[[ Material provided, beginning ]]

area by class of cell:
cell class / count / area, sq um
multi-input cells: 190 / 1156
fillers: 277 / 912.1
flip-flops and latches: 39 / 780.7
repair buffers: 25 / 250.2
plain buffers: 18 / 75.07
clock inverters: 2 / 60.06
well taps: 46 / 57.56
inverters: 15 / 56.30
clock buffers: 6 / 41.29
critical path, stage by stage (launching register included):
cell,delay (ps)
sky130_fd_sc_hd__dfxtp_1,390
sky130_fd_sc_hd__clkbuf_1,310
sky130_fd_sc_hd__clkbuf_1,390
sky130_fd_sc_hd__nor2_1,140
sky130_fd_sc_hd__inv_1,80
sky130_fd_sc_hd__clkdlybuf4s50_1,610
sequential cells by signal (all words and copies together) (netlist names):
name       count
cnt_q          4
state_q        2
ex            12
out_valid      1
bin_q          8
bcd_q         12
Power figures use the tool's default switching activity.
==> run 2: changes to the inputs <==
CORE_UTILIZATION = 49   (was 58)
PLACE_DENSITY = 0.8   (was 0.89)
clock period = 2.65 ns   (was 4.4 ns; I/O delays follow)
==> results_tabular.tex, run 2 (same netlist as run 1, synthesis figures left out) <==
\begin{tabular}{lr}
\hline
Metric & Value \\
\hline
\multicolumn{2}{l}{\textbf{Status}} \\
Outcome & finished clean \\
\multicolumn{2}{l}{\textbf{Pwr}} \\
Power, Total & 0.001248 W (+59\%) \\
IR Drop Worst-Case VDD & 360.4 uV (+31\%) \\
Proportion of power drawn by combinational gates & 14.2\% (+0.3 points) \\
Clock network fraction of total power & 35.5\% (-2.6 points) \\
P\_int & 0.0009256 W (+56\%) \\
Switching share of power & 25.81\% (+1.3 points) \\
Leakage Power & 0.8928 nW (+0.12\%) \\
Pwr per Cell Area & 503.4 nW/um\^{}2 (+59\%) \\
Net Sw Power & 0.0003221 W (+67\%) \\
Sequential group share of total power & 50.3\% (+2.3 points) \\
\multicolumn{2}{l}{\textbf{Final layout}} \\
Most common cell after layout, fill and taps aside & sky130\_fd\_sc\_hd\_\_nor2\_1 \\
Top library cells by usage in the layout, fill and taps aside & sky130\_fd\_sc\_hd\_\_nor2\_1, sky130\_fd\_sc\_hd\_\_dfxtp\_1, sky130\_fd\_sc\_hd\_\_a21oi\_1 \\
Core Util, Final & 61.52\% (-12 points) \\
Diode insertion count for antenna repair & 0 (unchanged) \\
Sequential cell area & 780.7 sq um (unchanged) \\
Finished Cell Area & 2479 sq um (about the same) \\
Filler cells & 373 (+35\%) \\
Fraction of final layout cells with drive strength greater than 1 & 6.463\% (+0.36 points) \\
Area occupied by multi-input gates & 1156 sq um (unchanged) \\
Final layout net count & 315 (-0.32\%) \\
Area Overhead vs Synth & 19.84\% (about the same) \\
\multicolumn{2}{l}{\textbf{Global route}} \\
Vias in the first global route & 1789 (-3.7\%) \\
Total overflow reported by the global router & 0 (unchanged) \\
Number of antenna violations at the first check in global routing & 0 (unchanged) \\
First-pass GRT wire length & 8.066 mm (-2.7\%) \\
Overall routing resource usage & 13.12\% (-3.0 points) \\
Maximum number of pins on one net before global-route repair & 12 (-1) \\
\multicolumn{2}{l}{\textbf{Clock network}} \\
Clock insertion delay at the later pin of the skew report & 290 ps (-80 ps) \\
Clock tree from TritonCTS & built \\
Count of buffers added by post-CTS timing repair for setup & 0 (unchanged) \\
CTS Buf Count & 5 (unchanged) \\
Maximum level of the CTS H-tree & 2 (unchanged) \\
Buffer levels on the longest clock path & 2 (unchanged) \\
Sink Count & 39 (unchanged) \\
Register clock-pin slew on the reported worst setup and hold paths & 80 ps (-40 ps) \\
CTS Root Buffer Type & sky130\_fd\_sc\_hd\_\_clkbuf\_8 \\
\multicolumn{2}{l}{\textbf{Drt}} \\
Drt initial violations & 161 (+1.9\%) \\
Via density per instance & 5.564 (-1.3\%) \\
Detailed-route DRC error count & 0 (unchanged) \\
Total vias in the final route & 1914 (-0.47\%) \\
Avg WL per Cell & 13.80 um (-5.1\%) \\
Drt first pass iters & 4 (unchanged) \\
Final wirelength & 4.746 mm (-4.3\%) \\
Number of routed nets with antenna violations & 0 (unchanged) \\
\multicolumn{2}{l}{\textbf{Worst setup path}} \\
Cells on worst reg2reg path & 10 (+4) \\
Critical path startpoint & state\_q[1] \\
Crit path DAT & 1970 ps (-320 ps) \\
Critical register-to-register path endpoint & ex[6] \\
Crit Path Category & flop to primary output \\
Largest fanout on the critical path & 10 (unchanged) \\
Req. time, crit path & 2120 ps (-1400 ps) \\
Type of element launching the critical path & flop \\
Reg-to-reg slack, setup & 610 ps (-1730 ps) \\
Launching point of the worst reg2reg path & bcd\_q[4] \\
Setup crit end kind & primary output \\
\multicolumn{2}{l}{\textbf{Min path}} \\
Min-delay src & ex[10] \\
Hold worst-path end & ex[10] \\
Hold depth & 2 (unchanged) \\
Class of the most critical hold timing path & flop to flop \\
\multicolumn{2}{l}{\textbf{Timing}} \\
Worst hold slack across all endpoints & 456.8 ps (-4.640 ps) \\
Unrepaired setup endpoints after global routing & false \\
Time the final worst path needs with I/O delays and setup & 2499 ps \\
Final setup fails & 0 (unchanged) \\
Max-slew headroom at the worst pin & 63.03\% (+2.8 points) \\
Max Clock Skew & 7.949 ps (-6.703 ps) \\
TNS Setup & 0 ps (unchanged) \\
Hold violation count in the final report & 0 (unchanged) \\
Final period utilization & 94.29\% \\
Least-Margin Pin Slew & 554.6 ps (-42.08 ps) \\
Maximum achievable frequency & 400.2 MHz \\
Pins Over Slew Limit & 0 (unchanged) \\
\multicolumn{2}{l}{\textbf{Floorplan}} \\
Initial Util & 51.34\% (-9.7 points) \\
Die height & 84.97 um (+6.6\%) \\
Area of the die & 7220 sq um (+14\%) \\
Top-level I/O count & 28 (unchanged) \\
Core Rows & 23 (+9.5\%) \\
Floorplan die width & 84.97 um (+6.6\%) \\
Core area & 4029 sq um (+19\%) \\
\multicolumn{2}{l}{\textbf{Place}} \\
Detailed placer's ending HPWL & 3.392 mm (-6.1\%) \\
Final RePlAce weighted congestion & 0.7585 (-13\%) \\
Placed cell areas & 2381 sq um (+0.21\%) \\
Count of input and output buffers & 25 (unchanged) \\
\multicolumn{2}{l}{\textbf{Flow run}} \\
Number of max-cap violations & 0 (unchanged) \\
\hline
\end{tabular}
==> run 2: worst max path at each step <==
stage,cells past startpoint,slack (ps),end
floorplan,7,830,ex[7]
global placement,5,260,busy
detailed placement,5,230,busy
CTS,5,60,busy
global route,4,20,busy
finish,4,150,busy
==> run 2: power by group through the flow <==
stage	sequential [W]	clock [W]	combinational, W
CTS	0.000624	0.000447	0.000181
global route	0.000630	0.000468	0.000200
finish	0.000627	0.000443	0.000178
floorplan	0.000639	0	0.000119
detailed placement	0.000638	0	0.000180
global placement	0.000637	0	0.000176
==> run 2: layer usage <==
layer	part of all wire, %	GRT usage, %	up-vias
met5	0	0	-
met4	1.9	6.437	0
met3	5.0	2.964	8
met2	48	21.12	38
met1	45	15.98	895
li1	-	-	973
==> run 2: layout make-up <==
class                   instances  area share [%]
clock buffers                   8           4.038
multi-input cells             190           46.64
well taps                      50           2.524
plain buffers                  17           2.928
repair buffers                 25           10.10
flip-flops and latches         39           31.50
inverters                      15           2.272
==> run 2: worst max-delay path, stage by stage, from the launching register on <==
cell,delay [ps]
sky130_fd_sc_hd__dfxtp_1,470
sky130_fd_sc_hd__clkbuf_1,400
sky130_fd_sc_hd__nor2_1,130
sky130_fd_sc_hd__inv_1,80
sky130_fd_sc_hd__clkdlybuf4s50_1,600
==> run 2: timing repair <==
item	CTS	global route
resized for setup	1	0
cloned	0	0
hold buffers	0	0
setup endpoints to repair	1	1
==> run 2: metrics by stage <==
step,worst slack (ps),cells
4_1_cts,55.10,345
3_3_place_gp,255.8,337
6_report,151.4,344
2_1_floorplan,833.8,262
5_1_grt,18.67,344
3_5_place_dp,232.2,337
**config.mk**
```make
export PLATFORM = sky130hd
export DESIGN_NAME = pc_sequencer
export DESIGN_NICKNAME = d
export VERILOG_FILES = /design/src/rtl/pc_seq_pkg.sv /design/src/rtl/pc_loop_stack.sv /design/src/rtl/pc_sequencer.sv
export SDC_FILE = /design/constraint.sdc
export NUM_CORES = 1
export LEC_CHECK = 0
export BUFFER_PORTS_ARGS = -buffer_cell sky130_fd_sc_hd__buf_2
export CORE_ASPECT_RATIO = 1.2
export CORE_MARGIN = 4
export CORE_UTILIZATION = 35
export CTS_CLUSTER_SIZE = 20
export DETAILED_ROUTE_END_ITERATION = 16
export GPL_ROUTABILITY_DRIVEN = 0
export HOLD_SLACK_MARGIN = 0.1
export PLACE_DENSITY_LB_ADDON = 0.08
export SLEW_MARGIN = 20
export SYNTH_ARGS = -nofsm -noshare
export SYNTH_HDL_FRONTEND = slang
export SYNTH_SLANG_ARGS = --single-unit
```
**constraint.sdc**
```tcl
create_clock -name clk -period 13.4 [get_ports clk]
set_input_delay 0.67 -clock clk [delete_from_list [all_inputs] [get_ports clk]]
set_output_delay 0.67 -clock clk [all_outputs]
set_load 0.01 [all_outputs]
```
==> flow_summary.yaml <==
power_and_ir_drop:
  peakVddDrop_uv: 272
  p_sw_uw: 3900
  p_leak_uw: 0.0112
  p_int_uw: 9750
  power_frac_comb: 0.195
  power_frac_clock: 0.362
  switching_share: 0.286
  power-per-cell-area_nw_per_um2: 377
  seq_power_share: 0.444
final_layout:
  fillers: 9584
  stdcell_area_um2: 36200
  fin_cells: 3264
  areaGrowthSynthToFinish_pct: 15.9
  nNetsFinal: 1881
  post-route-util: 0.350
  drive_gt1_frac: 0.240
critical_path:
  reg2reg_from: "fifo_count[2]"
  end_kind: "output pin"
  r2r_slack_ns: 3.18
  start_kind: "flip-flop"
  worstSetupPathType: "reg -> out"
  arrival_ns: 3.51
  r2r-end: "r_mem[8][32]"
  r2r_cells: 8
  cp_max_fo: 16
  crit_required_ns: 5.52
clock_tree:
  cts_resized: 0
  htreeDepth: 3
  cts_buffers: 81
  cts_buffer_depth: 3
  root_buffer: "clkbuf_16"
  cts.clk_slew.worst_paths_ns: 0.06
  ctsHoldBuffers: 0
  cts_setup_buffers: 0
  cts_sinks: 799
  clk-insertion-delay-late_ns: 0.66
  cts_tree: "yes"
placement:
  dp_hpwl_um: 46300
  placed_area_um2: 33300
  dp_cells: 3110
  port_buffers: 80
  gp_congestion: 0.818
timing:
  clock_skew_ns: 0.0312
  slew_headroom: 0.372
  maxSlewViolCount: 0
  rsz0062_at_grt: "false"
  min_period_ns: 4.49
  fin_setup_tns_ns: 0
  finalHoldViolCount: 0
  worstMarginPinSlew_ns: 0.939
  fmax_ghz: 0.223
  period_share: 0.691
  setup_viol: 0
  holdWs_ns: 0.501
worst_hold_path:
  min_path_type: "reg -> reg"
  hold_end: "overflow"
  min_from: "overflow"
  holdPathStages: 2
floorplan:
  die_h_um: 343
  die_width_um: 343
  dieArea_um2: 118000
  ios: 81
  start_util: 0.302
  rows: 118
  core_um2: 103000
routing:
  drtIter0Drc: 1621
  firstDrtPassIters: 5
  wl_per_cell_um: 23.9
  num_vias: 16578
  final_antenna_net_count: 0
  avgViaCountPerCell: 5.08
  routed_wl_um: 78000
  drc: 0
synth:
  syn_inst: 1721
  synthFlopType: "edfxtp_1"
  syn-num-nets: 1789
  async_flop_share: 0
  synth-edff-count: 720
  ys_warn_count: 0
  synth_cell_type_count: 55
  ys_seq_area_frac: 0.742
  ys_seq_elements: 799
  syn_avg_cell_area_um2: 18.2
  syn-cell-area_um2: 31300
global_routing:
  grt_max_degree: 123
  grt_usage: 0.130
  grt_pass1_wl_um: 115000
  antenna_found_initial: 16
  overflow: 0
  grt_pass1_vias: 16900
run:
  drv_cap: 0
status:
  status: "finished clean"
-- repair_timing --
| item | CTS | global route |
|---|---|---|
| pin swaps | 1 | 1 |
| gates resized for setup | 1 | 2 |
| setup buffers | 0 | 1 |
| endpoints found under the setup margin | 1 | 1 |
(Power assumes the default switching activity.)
`config.mk`:
```
export PLATFORM = sky130hd
export DESIGN_NAME = psg_env_vca_mix
export DESIGN_NICKNAME = d
export VERILOG_FILES = /design/src/rtl/psg_env_vca_mix.sv
export SDC_FILE = /design/constraint.sdc
export NUM_CORES = 1
export LEC_CHECK = 0
export ABC_CLOCK_PERIOD_IN_PS = 12580
export CAP_MARGIN = 20
export CORE_MARGIN = 2
export CORE_UTILIZATION = 50
export DETAILED_ROUTE_END_ITERATION = 10
export PLACE_DENSITY = 0.83
export SLEW_MARGIN = 25
export SYNTH_ARGS = -nofsm -noshare
export SYNTH_HDL_FRONTEND = slang
export SYNTH_SLANG_ARGS = --single-unit
```
`constraint.sdc`:
```
create_clock -name clk -period 12.58 [get_ports clk]
set_clock_uncertainty 0.15 [all_clocks]
set_input_delay 2.516 -clock clk [delete_from_list [all_inputs] [get_ports clk]]
set_output_delay 2.516 -clock clk [all_outputs]
set_load 0.005 [all_outputs]
```
## config.mk

```make
export PLATFORM = sky130hd
export DESIGN_NAME = tls_monitor_flat
export DESIGN_NICKNAME = d
export VERILOG_FILES = /design/src/rtl/tls_pkg.sv /design/src/rtl/tls_monitor_if.sv /design/src/rtl/tls_lamp_decode.sv /design/src/rtl/tls_monitor.sv /design/src/flat_wrapper.sv
export SDC_FILE = /design/constraint.sdc
export NUM_CORES = 1
export LEC_CHECK = 0
export CAP_MARGIN = 20
export CORE_UTILIZATION = 45
export DETAILED_ROUTE_END_ITERATION = 6
export GPL_ROUTABILITY_DRIVEN = 0
export PLACE_DENSITY = 0.77
export SLEW_MARGIN = 30
export SYNTH_ARGS = -nofsm -noshare
export SYNTH_HDL_FRONTEND = slang
export SYNTH_SLANG_ARGS = --single-unit
```

## constraint.sdc

```tcl
create_clock -name clk -period 3.2 [get_ports clk]
set_clock_uncertainty 0.1 [all_clocks]
set_input_delay 0.64 -clock clk [delete_from_list [all_inputs] [get_ports clk]]
set_output_delay 0.64 -clock clk [all_outputs]
set_load 0.1 [all_outputs]
```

[[ Material provided, end ]]

What you have to do: Every line above that holds the string "same" should be copied out.

Exercise answer:
==> results_tabular.tex, run 2 (same netlist as run 1, synthesis figures left out) <==
Finished Cell Area & 2479 sq um (about the same) \\
Area Overhead vs Synth & 19.84\% (about the same) \\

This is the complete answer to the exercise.